Our client is developing new biologic-based treatments for a broad range of unmet medical needs. They are seeking a Regulatory Affairs Director or Senior Director who can provide regulatory leadership and execution in all areas of development for their portfolio of programs. Reporting into the Chief Medical Officer, you will work closely with cross-functional teams and Health Authorities to advance their pipeline and ensure regulatory success. This company offers innovative science, a collaborative, patient-focused company culture, and a hybrid work model. With their lead program going into Phase 2 studies, now is an exciting time to join this growing organization!
Responsibilities:
- Provide regulatory strategy and execution for a portfolio of biologic-based programs, including cardiovascular and rare disease indications.
- Act as primary contact with the FDA and other regulatory agencies.
- Lead the compilation, review, and submission of all lNDs, CTAs, marketing applications, other regulatory filings.
- Apply extensive knowledge of FDA and ICH guidelines to support corporate goals.
- Ensure that contents of submission are document are complete, accurate and compliant with health authority publishing specifications, the company style guide and template specifications.
- Prepare for meetings with FDA and other health authorities.
- Contribute to improvements in department best practices and SOPs.
- Performs other duties as required, interfacing with other departments, CROs, and external vendors.
- Forecast budget based on expert understanding and industry experience.
- Provide counsel, training, and interpretation of global regulatory guidelines.
- Provide critical evaluation of potential product opportunities, partnering and licensing activities for business development.
Qualifications:
- Bachelor degree in a scientific discipline. Advanced degree (MS, PharmD or PhD) preferred.

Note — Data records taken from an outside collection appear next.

$ cat config.mk
export PLATFORM = sky130hd
export DESIGN_NAME = seq_det_sched
export DESIGN_NICKNAME = d
export VERILOG_FILES = /design/src/rtl/seq_det_sched.sv
export SDC_FILE = /design/constraint.sdc
export NUM_CORES = 1
export LEC_CHECK = 0
export CORE_MARGIN = 2
export CORE_UTILIZATION = 43
export CTS_CLUSTER_SIZE = 30
export DETAILED_ROUTE_END_ITERATION = 7
export HOLD_SLACK_MARGIN = 0.1
export PLACE_DENSITY_LB_ADDON = 0.05
export SLEW_MARGIN = 20
export SYNTH_ARGS = -nofsm -noshare
export SYNTH_HDL_FRONTEND = slang
export SYNTH_SLANG_ARGS = --single-unit
export TNS_END_PERCENT = 10
$ cat constraint.sdc
create_clock -name clk -period 3 [get_ports clk]
set_input_delay 0.45 -clock clk [delete_from_list [all_inputs] [get_ports clk]]
set_output_delay 0.45 -clock clk [all_outputs]
set_load 0.01 [all_outputs]
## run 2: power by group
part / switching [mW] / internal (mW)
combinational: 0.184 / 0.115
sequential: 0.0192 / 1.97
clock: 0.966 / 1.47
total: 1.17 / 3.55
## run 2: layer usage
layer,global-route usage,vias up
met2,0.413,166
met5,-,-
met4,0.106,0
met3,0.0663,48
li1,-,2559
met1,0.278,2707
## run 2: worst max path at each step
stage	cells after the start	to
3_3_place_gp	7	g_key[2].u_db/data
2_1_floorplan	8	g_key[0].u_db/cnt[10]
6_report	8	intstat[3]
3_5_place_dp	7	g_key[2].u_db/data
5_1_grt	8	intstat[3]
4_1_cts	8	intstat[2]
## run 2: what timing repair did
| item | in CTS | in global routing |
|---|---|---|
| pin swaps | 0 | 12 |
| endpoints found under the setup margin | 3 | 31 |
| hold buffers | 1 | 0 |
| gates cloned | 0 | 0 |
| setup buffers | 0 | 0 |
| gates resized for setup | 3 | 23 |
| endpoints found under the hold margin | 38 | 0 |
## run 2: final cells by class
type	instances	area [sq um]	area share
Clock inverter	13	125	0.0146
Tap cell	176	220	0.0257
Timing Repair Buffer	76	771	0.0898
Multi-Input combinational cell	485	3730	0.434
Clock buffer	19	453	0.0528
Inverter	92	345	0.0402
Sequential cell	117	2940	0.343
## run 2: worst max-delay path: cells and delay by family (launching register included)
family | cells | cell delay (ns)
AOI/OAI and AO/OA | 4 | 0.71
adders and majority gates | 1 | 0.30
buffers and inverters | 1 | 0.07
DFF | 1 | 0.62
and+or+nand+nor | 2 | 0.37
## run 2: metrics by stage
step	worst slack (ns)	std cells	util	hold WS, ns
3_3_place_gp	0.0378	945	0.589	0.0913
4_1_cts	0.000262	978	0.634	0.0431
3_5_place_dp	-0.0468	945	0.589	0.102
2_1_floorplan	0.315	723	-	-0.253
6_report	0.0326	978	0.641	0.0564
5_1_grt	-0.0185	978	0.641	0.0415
--- src/rtl/riscv_pkg.sv ---
// riscv_pkg: shared RV32 definitions for the memory stage.
//   XLEN          - datapath width (32)
//   MEMOP_*       - memory-op encodings carried on mem_op
//   mem_state_e   - memory-stage FSM state encoding
//   helpers       - op classification, byte-enable and store-data steering,
//                   alignment check (used only with MEM_MISALIGN_TRAP_EN)
package riscv_pkg;

    localparam int unsigned XLEN = 32;

    localparam logic [3:0] MEMOP_NONE = 4'd0;
    localparam logic [3:0] MEMOP_LB   = 4'd1;
    localparam logic [3:0] MEMOP_LH   = 4'd2;
    localparam logic [3:0] MEMOP_LW   = 4'd3;
    localparam logic [3:0] MEMOP_LBU  = 4'd4;
    localparam logic [3:0] MEMOP_LHU  = 4'd5;
    localparam logic [3:0] MEMOP_SB   = 4'd6;
    localparam logic [3:0] MEMOP_SH   = 4'd7;
    localparam logic [3:0] MEMOP_SW   = 4'd8;

    typedef enum logic {
        StIdle,
        StBusy
    } mem_state_e;

    function automatic logic is_load(input logic [3:0] op);
        return (op == MEMOP_LB) || (op == MEMOP_LH) || (op == MEMOP_LW) ||
               (op == MEMOP_LBU) || (op == MEMOP_LHU);
    endfunction

    function automatic logic is_store(input logic [3:0] op);
        return (op == MEMOP_SB) || (op == MEMOP_SH) || (op == MEMOP_SW);
    endfunction

    // Loads and stores share the same lane masks; misaligned low bits are
    // simply not looked at (halfword uses addr[1], word uses neither).
    function automatic logic [3:0] byte_en(input logic [3:0] op, input logic [1:0] addr);
        logic [3:0] be;
        be = 4'b0000;
        case (op)
            MEMOP_LB, MEMOP_LBU, MEMOP_SB: be = 4'b0001 << addr;
            MEMOP_LH, MEMOP_LHU, MEMOP_SH: be = addr[1] ? 4'b1100 : 4'b0011;
            MEMOP_LW, MEMOP_SW:            be = 4'b1111;
            default:                       be = 4'b0000;
        endcase
        return be;
    endfunction

    // Replicate store data across lanes so the slave just honours byte enables.
    function automatic logic [XLEN-1:0] store_data(input logic [3:0] op,
                                                   input logic [XLEN-1:0] sdata);
        logic [XLEN-1:0] wd;
        case (op)
            MEMOP_SB: wd = {4{sdata[7:0]}};
            MEMOP_SH: wd = {2{sdata[15:0]}};
            default:  wd = sdata;
        endcase
        return wd;
    endfunction

    function automatic logic misaligned(input logic [3:0] op, input logic [1:0] addr);
        logic m;
        case (op)
            MEMOP_LH, MEMOP_LHU, MEMOP_SH: m = addr[0];
            MEMOP_LW, MEMOP_SW:            m = (addr != 2'b00);
            default:                       m = 1'b0;
        endcase
        return m;
    endfunction

endpackage

--- src/rtl/mem_load_align.sv ---
// mem_load_align: combinational load-data extraction and extension.
//   rdata_i [31:0] - raw word returned by the data bus
//   addr_i  [1:0]  - low effective-address bits selecting the byte/half
//   op_i    [3:0]  - MEMOP_* code; LB/LH sign-extend, LBU/LHU zero-extend
//   data_o  [31:0] - value to write back
module mem_load_align
    import riscv_pkg::*;
(
    input  logic [XLEN-1:0] rdata_i,
    input  logic [1:0]      addr_i,
    input  logic [3:0]      op_i,
    output logic [XLEN-1:0] data_o
);

    logic [7:0]  byte_sel;
    logic [15:0] half_sel;

    always_comb begin
        byte_sel = rdata_i[7:0];
        case (addr_i)
            2'd0:    byte_sel = rdata_i[7:0];
            2'd1:    byte_sel = rdata_i[15:8];
            2'd2:    byte_sel = rdata_i[23:16];
            default: byte_sel = rdata_i[31:24];
        endcase
        half_sel = addr_i[1] ? rdata_i[31:16] : rdata_i[15:0];

        data_o = rdata_i;
        case (op_i)
            MEMOP_LB:  data_o = {{24{byte_sel[7]}}, byte_sel};
            MEMOP_LBU: data_o = {24'h0, byte_sel};
            MEMOP_LH:  data_o = {{16{half_sel[15]}}, half_sel};
            MEMOP_LHU: data_o = {16'h0, half_sel};
            default:   data_o = rdata_i;
        endcase
    end

endmodule

--- src/rtl/mem_stage.sv ---
// mem_stage: RV32 memory-access pipeline stage.
//   Consumes the EX/MEM outputs (mem_*), runs one req/ack data-bus transaction
//   per load/store, and registers the writeback triple (wb_*). stall_req holds
//   upstream while a memory op is pending; upstream keeps mem_* stable then.
// Ports:
//   clk, rst                        - clock, synchronous active-high reset
//   mem_wd/mem_wreg/mem_wdata       - dest reg, write enable, ALU result/address
//   mem_op/mem_sdata                - MEMOP_* code, store data
//   stall_req                       - combinational upstream hold
//   dbus_req/we/addr/be/wdata       - registered bus request fields
//   dbus_ack/dbus_rdata             - bus completion, read data
//   wb_wd/wb_wreg/wb_wdata          - registered writeback triple
//   misalign_exc/misalign_addr      - only when MEM_MISALIGN_TRAP_EN is defined
// Configuration:
//   MEM_MISALIGN_TRAP_EN - trap misaligned half/word accesses instead of
//                          silently aligning them down.
module mem_stage
    import riscv_pkg::*;
(
    input  logic            clk,
    input  logic            rst,
    input  logic [4:0]      mem_wd,
    input  logic            mem_wreg,
    input  logic [XLEN-1:0] mem_wdata,
    input  logic [3:0]      mem_op,
    input  logic [XLEN-1:0] mem_sdata,
    output logic            stall_req,
    output logic            dbus_req,
    output logic            dbus_we,
    output logic [XLEN-1:0] dbus_addr,
    output logic [3:0]      dbus_be,
    output logic [XLEN-1:0] dbus_wdata,
    input  logic            dbus_ack,
    input  logic [XLEN-1:0] dbus_rdata,
    output logic [4:0]      wb_wd,
    output logic            wb_wreg,
    output logic [XLEN-1:0] wb_wdata
`ifdef MEM_MISALIGN_TRAP_EN
    ,
    output logic            misalign_exc,
    output logic [XLEN-1:0] misalign_addr
`endif
);

    mem_state_e      state_q;
    logic            dbus_req_q;
    logic            dbus_we_q;
    logic [XLEN-1:0] dbus_addr_q;
    logic [3:0]      dbus_be_q;
    logic [XLEN-1:0] dbus_wdata_q;
    logic [4:0]      wb_wd_q;
    logic            wb_wreg_q;
    logic [XLEN-1:0] wb_wdata_q;

    logic            op_load;
    logic            op_mem;
    logic            trap;
    logic [XLEN-1:0] load_data;

    assign op_load = is_load(mem_op);
    assign op_mem  = op_load | is_store(mem_op);

`ifdef MEM_MISALIGN_TRAP_EN
    logic            misalign_exc_q;
    logic [XLEN-1:0] misalign_addr_q;

    assign trap          = op_mem && misaligned(mem_op, mem_wdata[1:0]);
    assign misalign_exc  = misalign_exc_q;
    assign misalign_addr = misalign_addr_q;
`else
    assign trap = 1'b0;
`endif

    mem_load_align u_load_align (
        .rdata_i (dbus_rdata),
        .addr_i  (mem_wdata[1:0]),
        .op_i    (mem_op),
        .data_o  (load_data)
    );

    // A trapped access completes in IDLE, so it must not stall.
    always_comb begin
        stall_req = 1'b0;
        unique case (state_q)
            StIdle:  stall_req = op_mem && !trap;
            StBusy:  stall_req = !dbus_ack;
            default: stall_req = 1'b0;
        endcase
    end

    always_ff @(posedge clk) begin
        if (rst) begin
            state_q      <= StIdle;
            dbus_req_q   <= 1'b0;
            dbus_we_q    <= 1'b0;
            dbus_addr_q  <= '0;
            dbus_be_q    <= 4'b0000;
            dbus_wdata_q <= '0;
            wb_wd_q      <= 5'd0;
            wb_wreg_q    <= 1'b0;
            wb_wdata_q   <= '0;
`ifdef MEM_MISALIGN_TRAP_EN
            misalign_exc_q  <= 1'b0;
            misalign_addr_q <= '0;
`endif
        end else begin
`ifdef MEM_MISALIGN_TRAP_EN
            misalign_exc_q <= 1'b0;
`endif
            unique case (state_q)
                StIdle: begin
                    if (!op_mem) begin
                        wb_wd_q    <= mem_wd;
                        wb_wreg_q  <= mem_wreg;
                        wb_wdata_q <= mem_wdata;
                    end else if (trap) begin
                        wb_wreg_q <= 1'b0;
`ifdef MEM_MISALIGN_TRAP_EN
                        misalign_exc_q  <= 1'b1;
                        misalign_addr_q <= mem_wdata;
`endif
                    end else begin
                        state_q      <= StBusy;
                        dbus_req_q   <= 1'b1;
                        dbus_we_q    <= !op_load;
                        dbus_addr_q  <= {mem_wdata[XLEN-1:2], 2'b00};
                        dbus_be_q    <= byte_en(mem_op, mem_wdata[1:0]);
                        dbus_wdata_q <= store_data(mem_op, mem_sdata);
                        wb_wreg_q    <= 1'b0;
                    end
                end
                StBusy: begin
                    if (dbus_ack) begin
                        state_q    <= StIdle;
                        dbus_req_q <= 1'b0;
                        wb_wd_q    <= mem_wd;
                        wb_wreg_q  <= op_load & mem_wreg;
                        if (op_load) begin
                            wb_wdata_q <= load_data;
                        end
                    end else begin
                        wb_wreg_q <= 1'b0;
                    end
                end
                default: state_q <= StIdle;
            endcase
        end
    end

    assign dbus_req   = dbus_req_q;
    assign dbus_we    = dbus_we_q;
    assign dbus_addr  = dbus_addr_q;
    assign dbus_be    = dbus_be_q;
    assign dbus_wdata = dbus_wdata_q;
    assign wb_wd      = wb_wd_q;
    assign wb_wreg    = wb_wreg_q;
    assign wb_wdata   = wb_wdata_q;

endmodule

- 10 or more years of experience in Regulatory Affairs for pharmaceutical drugs and/or other therapeutics.
- Regulatory experience with biologic therapeutics desired.
- Therapeutic experience with Cardiovascular indications and/or Rare Disease a plus.
- Must have experience working directly with FDA. Experience with other health authorities (EMA, Health Canada, etc) a plus.
- Experience in designing, writing, and submission of regulatory filings (INDs, CTAs, NDAs, etc) and other correspondence.
- Mid-stage experience into Phase 3 preferred.
- Strong understanding of the global pharmaceutical drug development and regulatory environment.
- Some experience with CMC Regulatory a plus but not required.
- Strong leadership competencies and strategic business perspectives.
- In-depth understanding of the drug development, product commercialization and life cycle management processes.
- Excellent oral and written communications skills.
- Must be entrepreneurial, innovative, energetic, hands-on, and team oriented.
- Ability to build cross-functional relationships and work collaboratively. Ability to think strategically and execute.
- Must be flexible and comfortable with ambiguity in a small company environment.
This is a hybrid-onsite position in the Boston area. Candidates in the Boston area are highly preferred, but other candidates in the Northeast may be considered.
The budgeted salary range for this position is US$200,000 to $275,000 plus an annual target bonus, equity, and comprehensive benefits. Actual salaries may be based on a number of factors including, but not limited to, a candidate’s skill set, experience, education, and other qualifications. Posted salary ranges do not include incentive compensation or any other type of renumeration.